Here are the top 10 free machine learning platforms available:

1. TensorFlow: Developed by Google, TensorFlow is a widely used open-source machine learning library that provides a comprehensive ecosystem for developing and deploying ML models.


2. PyTorch: PyTorch is another popular open-source deep learning framework known for its dynamic computational graph and strong support for GPU acceleration.


3. Scikit-learn: Scikit-learn is a simple and efficient open-source library for machine learning in Python. It provides a wide range of algorithms and tools for various tasks such as classification, regression, clustering, and more.


4. Keras: Keras is a high-level neural networks API written in Python. It offers an easy-to-use interface and can be used as a front-end framework for TensorFlow, Theano, or CNTK.


5. Microsoft Azure Machine Learning: Azure Machine Learning is a cloud-based service provided by Microsoft. It offers a comprehensive platform for building, training, and deploying ML models using various tools and frameworks.


6. Google Cloud AutoML: Google Cloud AutoML allows users to build custom machine learning models without requiring extensive knowledge of ML. It offers automated model training and deployment on Google Cloud Platform.

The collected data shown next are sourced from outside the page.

===== config.mk =====
export PLATFORM = sky130hd
export DESIGN_NAME = narrow_link_arbiter
export DESIGN_NICKNAME = d
export VERILOG_FILES = /design/src/rtl/narrow_link_arbiter_pkg.sv /design/src/rtl/narrow_link_arbiter_rr_pick.sv /design/src/rtl/narrow_link_arbiter.sv
export SDC_FILE = /design/constraint.sdc
export NUM_CORES = 1
export LEC_CHECK = 0
export CORE_UTILIZATION = 29
export CTS_CLUSTER_SIZE = 40
export DETAILED_ROUTE_END_ITERATION = 6
export GPL_TIMING_DRIVEN = 0
export HOLD_SLACK_MARGIN = 0.03
export PLACE_DENSITY = 0.83
export SLEW_MARGIN = 20
export SYNTH_ARGS = -nofsm -noshare
export SYNTH_HDL_FRONTEND = slang
export SYNTH_SLANG_ARGS = --single-unit

===== constraint.sdc =====
create_clock -name clk -period 2.05 [get_ports clk]
set_input_delay 0.41 -clock clk [delete_from_list [all_inputs] [get_ports clk]]
set_output_delay 0.41 -clock clk [all_outputs]
set_load 0.03 [all_outputs]

===== src/rtl/narrow_link_arbiter_pkg.sv =====
// Shared definitions for the narrow-link arbiter: FSM encoding and width helpers.
package narrow_link_arbiter_pkg;

  // Arbiter FSM encoding
  localparam logic [0:0] ST_IDLE = 1'b0;
  localparam logic [0:0] ST_XFER = 1'b1;

  // Width of an index selecting one of n requesters (at least one bit)
  function automatic int unsigned idx_width(input int unsigned n);
    return (n > 1) ? $clog2(n) : 1;
  endfunction

  // Width of a beat counter spanning 0..len-1 (at least one bit)
  function automatic int unsigned cnt_width(input int unsigned len);
    return (len > 1) ? $clog2(len) : 1;
  endfunction

  // Widths for the default configuration (4 requesters, 16-beat bursts)
  localparam int unsigned GRANT_W_DEF = idx_width(4);
  localparam int unsigned CNT_W_DEF   = cnt_width(16);

endpackage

7. IBM Watson Studio: Watson Studio is an integrated environment provided by IBM for data science and machine learning. It allows users to build and deploy ML models using popular frameworks like TensorFlow and PyTorch.


8. H2O.ai: H2O.ai is an open-source machine learning platform that provides a scalable and distributed environment for building ML models. It supports various algorithms and integration with popular programming languages.


9. RapidMiner: RapidMiner is a powerful data science platform that offers a visual interface for building and deploying ML models. It provides a wide range of tools and techniques for data preprocessing, modeling, and evaluation.


10. KNIME: KNIME is an open-source platform for data analytics and machine learning. It allows users to visually assemble workflows and perform various tasks such as data preprocessing, modeling, and visualization.


These platforms offer different features and capabilities, so you can choose the one that best suits your needs and preferences. Remember to review their documentation and resources to get started with each platform effectively.